Nel suo viaggio nella dichiacrazia, Cossiga personalizzava sempre. In un paese che pratica le “politiche dell’amicizia”, lui dava spesso del tu, senza ipocrisia, e diceva con compiacimento “il mio amico x”, “la mia amica y”. Anche per questo, Cossiga è stato un grande personaggio televisivo, e non credo si sentirebbe offeso da questa definizione. I suoi duelli televisivi polarizzavano l’attenzione, anche perché erano oggettivamente divertenti: ricordo, in ordine sparso, un leggendario “dipendente di Don Verzé” a Massimo Cacciari, le metafore “tonnesche” riservate a Luca Palamara, le accuse a Mario Draghi di voler svendere i campioni economici italiani alla finanza internazionale. Cossiga, nella sua fissazione per la tecnologia, ha compreso Blob prima di chiunque altro. Ha compreso alla perfezione Dagospia, quel lessico della politica e della classe dirigente di cui il “Gattosardo”, con l’immancabile divisa dell’Arma dei Carabinieri, è stato una sorta di nume tutelare. Il miglior epitaffio sulla sua consapevolezza tecnologica sta nel finale de “La versione di K“, in cui argomenta che gli scandali sessuali di Berlusconi derivano dal fatto che non è, come lui, un appassionato di tecnologia e della rete, e non poteva sapere che oggi si può venire ripresi da chiunque e in qualunque occasione.
3. La sardità obbligata. I funerali di Cossiga si svolgeranno in forma privata nella sua Sassari, con un pensiero a quel lembo di territorio che alla Prima Repubblica ha dato, tra l’altro, due Presidenti della Repubblica ed Enrico Berlinguer. E senz’altro l’identità sarda ha accompagnato la vicenda esistenziale e politica di Cossiga, che ha sempre rimarcato la sua sardità con orgoglio e non ha mai edulcorato il suo forte accento. Dal punto di vista culturale, è rilevante la sua attenzione per l’autonomia, evidente nelle amicizie con gruppi autonomisti e separatisti europei. Si è occupato di autonomia sarda anche negli ultimi anni: si consideri soprattutto il disegno di legge del 15 maggio 2006 con cui voleva, tra l’altro, cambiare il nome della Regione Autonoma in “Comunità Autonoma della Sardegna“, oltre alla dichiarazione di voto per Enrico Letta (sardo di Porto Torres) alle primarie del Partito Democratico del 2007 Cossiga è rimasto sardo nel cuore, ma la sua capacità di intuire le vicende della politica sarda si era forse affievolita negli ultimi anni.
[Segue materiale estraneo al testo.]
[src/rtl/bcd_to_seg.sv]
// Combinational BCD to active-low seven-segment decoder.
// Codes 10..15 are not digits and display a dash.
module bcd_to_seg
  import seg_pkg::*;
(
  input  logic [3:0] i_bcd,
  output logic [6:0] o_seg
);

  always_comb begin
    // NOTE: assign a default before any branch so no path leaves o_seg unassigned (no latch).
    o_seg = SEG_DASH;
    if (i_bcd <= 4'd9) o_seg = SEG_DIGITS[i_bcd];
  end

endmodule

[src/rtl/seg_scan_driver.sv]
// Four-digit multiplexed display scanner with anti-ghost guard, per-frame digit
// snapshot and adjust-mode blinking of the selected field.
module seg_scan_driver
  import seg_pkg::*;
#(
  parameter int GUARD_CYCLES = 2
) (
  input  logic       clk,
  input  logic       rst,
  input  logic       scan_tick,
  input  logic       blink_tick,
  input  logic       adj,
  input  logic       sel,
  input  logic [3:0] min_tens,
  input  logic [3:0] min_ones,
  input  logic [3:0] sec_tens,
  input  logic [3:0] sec_ones,
  output logic [3:0] an,
  output logic [7:0] seg
);

  localparam int             CNT_W      = (GUARD_CYCLES > 0) ? $clog2(GUARD_CYCLES + 1) : 1;
  localparam logic [CNT_W-1:0] GUARD_LOAD = CNT_W'(GUARD_CYCLES);

  scan_state_e      r_state, w_state_nxt;
  logic [1:0]       r_idx, w_idx_nxt;
  logic [CNT_W-1:0] r_guard_cnt, w_cnt_nxt;
  logic             r_blink_phase, w_blink_nxt;
  logic [3:0]       r_snap [4];
  logic [3:0]       r_an, w_an_nxt;
  logic [7:0]       r_seg, w_seg_nxt;

  logic [3:0]       w_in [4];
  logic             w_take_snap;
  logic [3:0]       w_digit;
  logic [6:0]       w_pat;
  logic             w_blank;

  always_comb begin
    w_in[0] = min_tens;
    w_in[1] = min_ones;
    w_in[2] = sec_tens;
    w_in[3] = sec_ones;
  end

  always_comb begin
    w_state_nxt = r_state;
    w_idx_nxt   = r_idx;
    w_cnt_nxt   = r_guard_cnt;
    w_take_snap = 1'b0;
    case (r_state)
      ST_SHOW: begin
        if (scan_tick) begin
          w_idx_nxt   = r_idx + 2'd1;
          w_take_snap = (r_idx == 2'd3);
          if (GUARD_CYCLES > 0) begin
            w_state_nxt = ST_GUARD;
            w_cnt_nxt   = GUARD_LOAD;
          end
        end
      end
      ST_GUARD: begin
        // Ticks arriving here are dropped; the counter alone ends the guard.
        if (r_guard_cnt <= CNT_W'(1)) begin
          w_state_nxt = ST_SHOW;
          w_cnt_nxt   = '0;
        end else begin
          w_cnt_nxt = r_guard_cnt - CNT_W'(1);
        end
      end
      default: w_state_nxt = ST_SHOW;
    endcase
  end

  assign w_blink_nxt = adj ? (r_blink_phase ^ blink_tick) : 1'b1;

  // Outputs are built from next-cycle state so the registered display matches it exactly.
  assign w_digit = w_take_snap ? w_in[w_idx_nxt] : r_snap[w_idx_nxt];

  bcd_to_seg u_dec (
    .i_bcd (w_digit),
    .o_seg (w_pat)
  );

  assign w_blank = adj && !w_blink_nxt && (sel ? w_idx_nxt[1] : !w_idx_nxt[1]);

  always_comb begin
    w_an_nxt  = AN_SLOT[w_idx_nxt];
    w_seg_nxt = {(w_idx_nxt != DP_SLOT), w_pat};
    if (w_state_nxt == ST_GUARD || w_blank) begin
      w_an_nxt  = AN_OFF;
      w_seg_nxt = SEG_BLANK;
    end
  end

  // NOTE: sequential state uses non-blocking assignments so every flop samples pre-edge values.
  always_ff @(posedge clk) begin
    if (rst) begin
      r_state       <= ST_SHOW;
      r_idx         <= 2'd3;
      r_guard_cnt   <= '0;
      r_blink_phase <= 1'b1;
      r_an          <= AN_OFF;
      r_seg         <= SEG_BLANK;
      // NOTE: the snapshot is cleared because it is visible right after reset, not as a habit for storage.
      for (int i = 0; i < 4; i++) r_snap[i] <= 4'd0;
    end else begin
      r_state       <= w_state_nxt;
      r_idx         <= w_idx_nxt;
      r_guard_cnt   <= w_cnt_nxt;
      r_blink_phase <= w_blink_nxt;
      r_an          <= w_an_nxt;
      r_seg         <= w_seg_nxt;
      if (w_take_snap) begin
        for (int i = 0; i < 4; i++) r_snap[i] <= w_in[i];
      end
    end
  end

  assign an  = r_an;
  assign seg = r_seg;

endmodule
Si considerino per esempio le sue dichiarazioni sulle elezioni del 2009, in cui prevedeva una vittoria di Renato Soru come reazione “sardista” all’attivismo berlusconiano. Non sappiamo se fosse una sottovalutazione di quelle correnti del sardismo che si sono schierate contro Soru con successo o se fosse l’ultimo colpo d’ironia del Presidente.
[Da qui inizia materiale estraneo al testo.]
--- config.mk ---
export PLATFORM = sky130hd
export DESIGN_NAME = flit_input_arbiter_flat
export DESIGN_NICKNAME = d
export VERILOG_FILES = /design/src/rtl/flit_input_arbiter_pkg.sv /design/src/rtl/flit_input_arbiter_if.sv /design/src/rtl/flit_input_arbiter_rr_arbiter2.sv /design/src/rtl/flit_input_arbiter.sv /design/src/flat_wrapper.sv
export SDC_FILE = /design/constraint.sdc
export NUM_CORES = 1
export LEC_CHECK = 0
export ABC_AREA = 0
export CORE_MARGIN = 5
export CORE_UTILIZATION = 47
export CTS_BUF_LIST = sky130_fd_sc_hd__clkbuf_16
export DETAILED_ROUTE_END_ITERATION = 7
export PLACE_DENSITY = 0.94
export SETUP_SLACK_MARGIN = 0.1
export SYNTH_ARGS = -nofsm -noshare
export SYNTH_HDL_FRONTEND = slang
export SYNTH_HIERARCHICAL = 1
export SYNTH_SLANG_ARGS = --single-unit
export TNS_END_PERCENT = 5
--- constraint.sdc ---
create_clock -name nocclk -period 5.9 [get_ports nocclk]
set_input_delay 1.18 -clock nocclk [delete_from_list [all_inputs] [get_ports nocclk]]
set_output_delay 1.18 -clock nocclk [all_outputs]
set_load 0.02 [all_outputs]
--- src/rtl/flit_input_arbiter_pkg.sv ---
// Shared types for the flit input arbiter: flit payload, flit kinds, FSM states and owner codes.
package types;

    localparam int unsigned DEST_W    = 4;
    localparam int unsigned PAYLOAD_W = 26;

    typedef enum logic [1:0] {
        HEAD   = 2'd0,
        BODY   = 2'd1,
        TAIL   = 2'd2,
        SINGLE = 2'd3
    } flittype_t;

    typedef struct packed {
        flittype_t              ftype;
        logic [DEST_W-1:0]      dest;
        logic [PAYLOAD_W-1:0]   payload;
    } flit_t;

    typedef enum logic [1:0] {
        IDLE     = 2'd0,
        LOCK_CPU = 2'd1,
        LOCK_RX  = 2'd2
    } arb_state_t;

    localparam logic [1:0] OWNER_NONE = 2'd0;
    localparam logic [1:0] OWNER_CPU  = 2'd1;
    localparam logic [1:0] OWNER_RX   = 2'd2;

    // HEAD and SINGLE both open a packet and may win arbitration.
    function automatic logic starts_packet(flit_t f);
        return (f.ftype == HEAD) || (f.ftype == SINGLE);
    endfunction

    function automatic logic [1:0] owner_of(arb_state_t s);
        case (s)
            LOCK_CPU: return OWNER_CPU;
            LOCK_RX:  return OWNER_RX;
            default:  return OWNER_NONE;
        endcase
    endfunction

endpackage

--- src/rtl/flit_input_arbiter_if.sv ---
// Flit handshake bundle between the two requesters, the arbiter and the router.
interface flit_input_arbiter_if;
    import types::*;

    flit_t cpu_flit;
    logic  cpu_flit_valid;
    logic  cpu_flit_ready;
    flit_t rx_flit;
    logic  rx_flit_valid;
    logic  rx_flit_ready;
    flit_t transfered_flit;
    logic  transfered_flit_valid;
    logic  transfered_flit_ready;
    flit_t transfered_head_flit;

    modport master (
        output cpu_flit, cpu_flit_valid, rx_flit, rx_flit_valid, transfered_flit_ready,
        input  cpu_flit_ready, rx_flit_ready, transfered_flit, transfered_flit_valid,
               transfered_head_flit
    );

    modport slave (
        input  cpu_flit, cpu_flit_valid, rx_flit, rx_flit_valid, transfered_flit_ready,
        output cpu_flit_ready, rx_flit_ready, transfered_flit, transfered_flit_valid,
               transfered_head_flit
    );

endinterface

--- src/rtl/flit_input_arbiter_rr_arbiter2.sv ---
// Two-input round-robin: bit 0 = CPU, bit 1 = RX; grant_c[i] means "i wins if it requests".
module rr_arbiter2 (
    input  logic       clk,
    input  logic       rst_n,
    input  logic [1:0] req,
    input  logic [1:0] upd,
    output logic [1:0] grant_c
);

    logic last_grant_q;  // 0 = CPU, 1 = RX

    // Eligibility ignores a requester's own request so readies never loop back on valid.
    assign grant_c[0] = !req[1] || last_grant_q;
    assign grant_c[1] = !req[0] || !last_grant_q;

    always_ff @(posedge clk or negedge rst_n) begin
        if (!rst_n) begin
            last_grant_q <= 1'b0;
        end else if (|upd) begin
            last_grant_q <= upd[1];
        end
    end

endmodule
Concludo questo ricordo con un rimpianto personale. Io non ho mai conosciuto Francesco Cossiga, e avrei voluto conoscerlo per discutere di un quaderno speciale di Limes sul rapporto tra complotti e geopolitica, che apparirà nel 2011 e in cui mancherà molto una sua testimonianza o un suo contributo. Per il resto, come per tutti gli italiani e per tutti gli uomini: che la terra le sia lieve, Presidente.